Oxygen regulates the interfacial charge transfer rate at the semiconductor–promoter interface to promote the selective oxidation of anhydrous methanol

Abstract

In the field of photoelectrocatalysis, the interfacial charge transfer rate at the semiconductor/solvent interface is a key factor restricting the efficiency of selective oxidation of anhydrous methanol and the selectivity of products. This study focuses on the effect of a regulatory mechanism of oxygen and a metal co-catalyst on the interfacial charge transfer kinetics. Through theoretical modeling and experimental verification, the influence of these factors on the photoelectrocatalytic reaction pathways is revealed. Current density and charge transfer rate models for the semiconductor–solvent interface and the semiconductor–metal promoter–solvent interface regulated by oxygen have been constructed, and a multi-interfacial charge coupling model has been established. The presence of oxygen significantly enhances the interfacial charge transfer rate at the semiconductor–metal promoter–solvent interface. Under a bias of 1.0 V vs. Ag/AgCl, the maximum net interfacial charge transfer rate increases from 2.2 × 10⁻¹⁷ cm⁴ s⁻¹ in an argon atmosphere to 4.1 × 10⁻¹⁷ cm⁴ s⁻¹ in an oxygen atmosphere, representing an 86.7% increase in the interfacial charge transfer rate. At the same time, the synergy between the metal promoter and oxygen reduces the time scale of interfacial charge transfer, accelerating the migration of photogenerated electrons. By adjusting the proportion of oxygen in the photocatalytic reaction, the selectivity of the oxidation products of anhydrous methanol can be regulated.

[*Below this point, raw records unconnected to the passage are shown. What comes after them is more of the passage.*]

== job 4517 ==
==> flow/design.v <==
module Decoder (
input  wire [1:0] IN ,
output reg  [3:0] OUT
);
always @(*)
  begin
  OUT = 4'b0000 ;
    case (IN)
     2'b00 : OUT = 4'b0001 ;
     2'b01 : OUT = 4'b0010 ;          
     2'b10 : OUT = 4'b0100 ;     
     2'b11 : OUT = 4'b1000 ;     
   endcase
 end 
 endmodule
module ARITHMETIC_UNIT 
#( parameter IN_DATA_WIDTH = 16,
             OUT_DATA_WIDTH = 16
)
(
input  wire [IN_DATA_WIDTH-1:0]   A   ,
input  wire [IN_DATA_WIDTH-1:0]   B   ,
input  wire [1:0]                 ALU_FUNC ,
input  wire                       CLK ,
input  wire                       Arith_enable ,
output reg                        Carry_OUT,
output reg [OUT_DATA_WIDTH-1:0]   Arith_OUT,
output reg                        Arith_Flag
);
reg [OUT_DATA_WIDTH-1:0]  Arith_OUT_comb  ;
reg                       Arith_Flag_comb ;
wire                      Carry_OUT_comb  ;
always @ (posedge CLK)
 begin 
   Arith_OUT <= Arith_OUT_comb ;
   Carry_OUT <= Carry_OUT_comb ;
   Arith_Flag <= Arith_Flag_comb ;
	end
always @ (*)
 begin 
    Arith_OUT_comb = 1'b0 ;
    Arith_Flag_comb = 1'b0 ;
	if(Arith_enable)
      case (ALU_FUNC)
      2'b00 : begin
              Arith_OUT_comb = A + B ;
              Arith_Flag_comb = 1'b1 ;              
		      end
      2'b01 : begin
              Arith_OUT_comb = A - B ;
              Arith_Flag_comb = 1'b1 ;           
		      end
      2'b10 : begin
              Arith_OUT_comb = A * B ;
              Arith_Flag_comb = 1'b1 ;           
		      end
      2'b11 : begin
              Arith_OUT_comb = (B == 0) ? {IN_DATA_WIDTH{1'b1}} : A / B ;   
              Arith_Flag_comb = 1'b1 ;           
		      end
      endcase
	else
	 begin
      Arith_OUT_comb = 'b0 ;
      Arith_Flag_comb = 1'b0 ;
     end
 end
assign Carry_OUT_comb = Arith_OUT_comb [IN_DATA_WIDTH] ;
 endmodule
module LOGIC_UNIT 
#( parameter IN_DATA_WIDTH = 16 ,
             OUT_DATA_WIDTH = 16
)
(
input  wire [IN_DATA_WIDTH-1:0]  A   ,
input  wire [IN_DATA_WIDTH-1:0]  B   ,
input  wire [1:0]                ALU_FUNC ,
input  wire                      CLK ,
input  wire                      Logic_enable ,
output reg [OUT_DATA_WIDTH-1:0]  Logic_OUT,
output reg                       Logic_Flag
);
reg [OUT_DATA_WIDTH-1:0]  Logic_OUT_comb  ;
reg                       Logic_Flag_comb ;
always @ (posedge CLK)
 begin 
   Logic_OUT  <= Logic_OUT_comb ;
   Logic_Flag <= Logic_Flag_comb ;
	end
always @ (*)
 begin 
    Logic_OUT_comb = 1'b0 ;
    Logic_Flag_comb = 1'b0 ;
	if(Logic_enable)
      case (ALU_FUNC)
      2'b00 : begin
              Logic_OUT_comb = A & B ;
              Logic_Flag_comb = 1'b1 ;              
		      end
      2'b01 : begin
              Logic_OUT_comb = A | B ;
              Logic_Flag_comb = 1'b1 ;           
		      end
      2'b10 : begin
              Logic_OUT_comb = ~(A & B) ;
              Logic_Flag_comb = 1'b1 ;           
		      end
      2'b11 : begin
              Logic_OUT_comb = ~(A | B) ;
              Logic_Flag_comb = 1'b1 ;           
		      end
      endcase
	else
	 begin
      Logic_OUT_comb = 1'b0 ;
      Logic_Flag_comb = 1'b0 ;
     end
 end
 endmodule
module SHIFT_UNIT 
#( parameter IN_DATA_WIDTH = 16 ,
             OUT_DATA_WIDTH = 16
)
(
input  wire [IN_DATA_WIDTH-1:0]  A   ,
input  wire [IN_DATA_WIDTH-1:0]  B   ,
input  wire [1:0]                ALU_FUNC ,
input  wire                      CLK ,
input  wire                      Shift_enable ,
output reg  [OUT_DATA_WIDTH-1:0] Shift_OUT,
output reg                       Shift_Flag
);
reg [OUT_DATA_WIDTH-1:0]  Shift_OUT_comb  ;
reg                       Shift_Flag_comb ;
always @ (posedge CLK)
 begin 
   Shift_OUT  <= Shift_OUT_comb ;
   Shift_Flag <= Shift_Flag_comb ;
	end
always @ (*)
 begin 
    Shift_OUT_comb = 1'b0 ;
    Shift_Flag_comb = 1'b0 ;
	if(Shift_enable)
      case (ALU_FUNC)
      2'b00 : begin
              Shift_OUT_comb = A >> 1  ;
              Shift_Flag_comb = 1'b1 ;              
		      end
      2'b01 : begin
              Shift_OUT_comb = A << 1 ;
              Shift_Flag_comb = 1'b1 ;           
		      end
      2'b10 : begin
              Shift_OUT_comb = B >> 1 ;
              Shift_Flag_comb = 1'b1 ;           
		      end
      2'b11 : begin
              Shift_OUT_comb = B << 1 ;
              Shift_Flag_comb = 1'b1 ;           
		      end
      endcase
	else
	 begin
      Shift_OUT_comb = 1'b0 ;
      Shift_Flag_comb = 1'b0 ;
     end
 end
 endmodule
module CMP_UNIT 
#( parameter IN_DATA_WIDTH  = 16,
             OUT_DATA_WIDTH = 16
)
(
input  wire [IN_DATA_WIDTH-1:0]   A   ,
input  wire [IN_DATA_WIDTH-1:0]   B   ,
input  wire [1:0]                 ALU_FUNC ,
input  wire                       CLK ,
input  wire                       CMP_enable ,
output reg  [OUT_DATA_WIDTH-1:0]  CMP_OUT ,
output reg                        CMP_Flag
);
reg [OUT_DATA_WIDTH-1:0]  CMP_OUT_comb  ;
reg                       CMP_Flag_comb ;
always @ (posedge CLK)
 begin 
   CMP_OUT  <= CMP_OUT_comb ;
   CMP_Flag <= CMP_Flag_comb ;
	end
always @ (*)
 begin 
    CMP_OUT_comb = 1'b0 ;
    CMP_Flag_comb = 1'b0 ;
	if(CMP_enable)
      case (ALU_FUNC)
      2'b00 : begin
              CMP_OUT_comb = 'b0  ;
              CMP_Flag_comb = 1'b1 ;              
		      end
      2'b01 : begin
              CMP_Flag_comb = 1'b1 ;  
              if (A==B)
                CMP_OUT_comb = 'b1;
              else
                CMP_OUT_comb = 'b0;			  
		      end
      2'b10 : begin
              CMP_Flag_comb = 1'b1 ;  
              if (A>B)
                CMP_OUT_comb = 'b10;
              else
                CMP_OUT_comb = 'b0;			  
		      end
      2'b11 : begin
              CMP_Flag_comb = 1'b1 ; 
              if (A<B)
                CMP_OUT_comb = 'b11;
              else
                CMP_OUT_comb = 'b0;			  
		      end
      endcase
	else
	 begin
      CMP_OUT_comb = 'b0 ;
      CMP_Flag_comb = 1'b0 ;
     end
 end
 endmodule
module ALU_TOP 
#( parameter OP_DATA_WIDTH = 16 ,
             Arith_OUT_WIDTH = OP_DATA_WIDTH + OP_DATA_WIDTH ,            
             Logic_OUT_WIDTH = OP_DATA_WIDTH ,
             Shift_OUT_WIDTH = OP_DATA_WIDTH ,
             CMP_OUT_WIDTH = 3 
)
(
input  wire [OP_DATA_WIDTH-1:0]    A   ,
input  wire [OP_DATA_WIDTH-1:0]    B   ,
input  wire [3:0]                  ALU_FUNC ,
input  wire                        CLK ,
output wire [Arith_OUT_WIDTH-1:0]  Arith_OUT,
output wire                        Carry_OUT,
output wire                        Arith_Flag,
output wire [Logic_OUT_WIDTH-1:0]  Logic_OUT,
output wire                        Logic_Flag,
output wire [Shift_OUT_WIDTH-1:0]  Shift_OUT,
output wire                        Shift_Flag,
output wire [CMP_OUT_WIDTH-1:0]    CMP_OUT,
output wire                        CMP_Flag
);
wire                  CMP_enable ;
wire                  Shift_enable ;
wire                  Logic_enable ;
wire                  Arith_enable ;
Decoder U0 (
.IN(ALU_FUNC[3:2]),
.OUT({Shift_enable,CMP_enable,Logic_enable,Arith_enable})
);
ARITHMETIC_UNIT # ( .IN_DATA_WIDTH(OP_DATA_WIDTH), .OUT_DATA_WIDTH(Arith_OUT_WIDTH)) U0_ARITHMETIC_UNIT (
.A(A),
.B(B),
.ALU_FUNC(ALU_FUNC[1:0]),
.CLK(CLK),
.Arith_enable(Arith_enable),
.Arith_OUT(Arith_OUT),
.Carry_OUT(Carry_OUT),
.Arith_Flag(Arith_Flag)
);
LOGIC_UNIT # ( .IN_DATA_WIDTH(OP_DATA_WIDTH), .OUT_DATA_WIDTH(Logic_OUT_WIDTH)) U0_LOGIC_UNIT (
.A(A),
.B(B),
.ALU_FUNC(ALU_FUNC[1:0]),
.CLK(CLK),
.Logic_enable(Logic_enable),
.Logic_OUT(Logic_OUT),
.Logic_Flag(Logic_Flag)
);
SHIFT_UNIT # ( .IN_DATA_WIDTH(OP_DATA_WIDTH), .OUT_DATA_WIDTH(Shift_OUT_WIDTH)) U0_SHIFT_UNIT (
.A(A),
.B(B),
.ALU_FUNC(ALU_FUNC[1:0]),
.CLK(CLK),
.Shift_enable(Shift_enable),
.Shift_OUT(Shift_OUT),
.Shift_Flag(Shift_Flag)
);
CMP_UNIT # ( .IN_DATA_WIDTH(OP_DATA_WIDTH), .OUT_DATA_WIDTH(CMP_OUT_WIDTH)) U0_CMP_UNIT (
.A(A),
.B(B),
.ALU_FUNC(ALU_FUNC[1:0]),
.CLK(CLK),
.CMP_enable(CMP_enable),
.CMP_OUT(CMP_OUT),
.CMP_Flag(CMP_Flag)
);
endmodule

Under oxygen-free conditions, the selectivity of formaldehyde is nearly 100%. When the oxygen flow rate accounts for 10%, the rate of the hydrogen evolution reaction reaches a maximum of 119.43 μmol h⁻¹, and the catalyst exhibits excellent stability. This study provides both theoretical and experimental bases for improving the interfacial charge separation efficiency in photoelectrocatalytic systems. Meanwhile, it also has a certain reference value for the design of catalysts for efficient energy conversion and selective synthesis.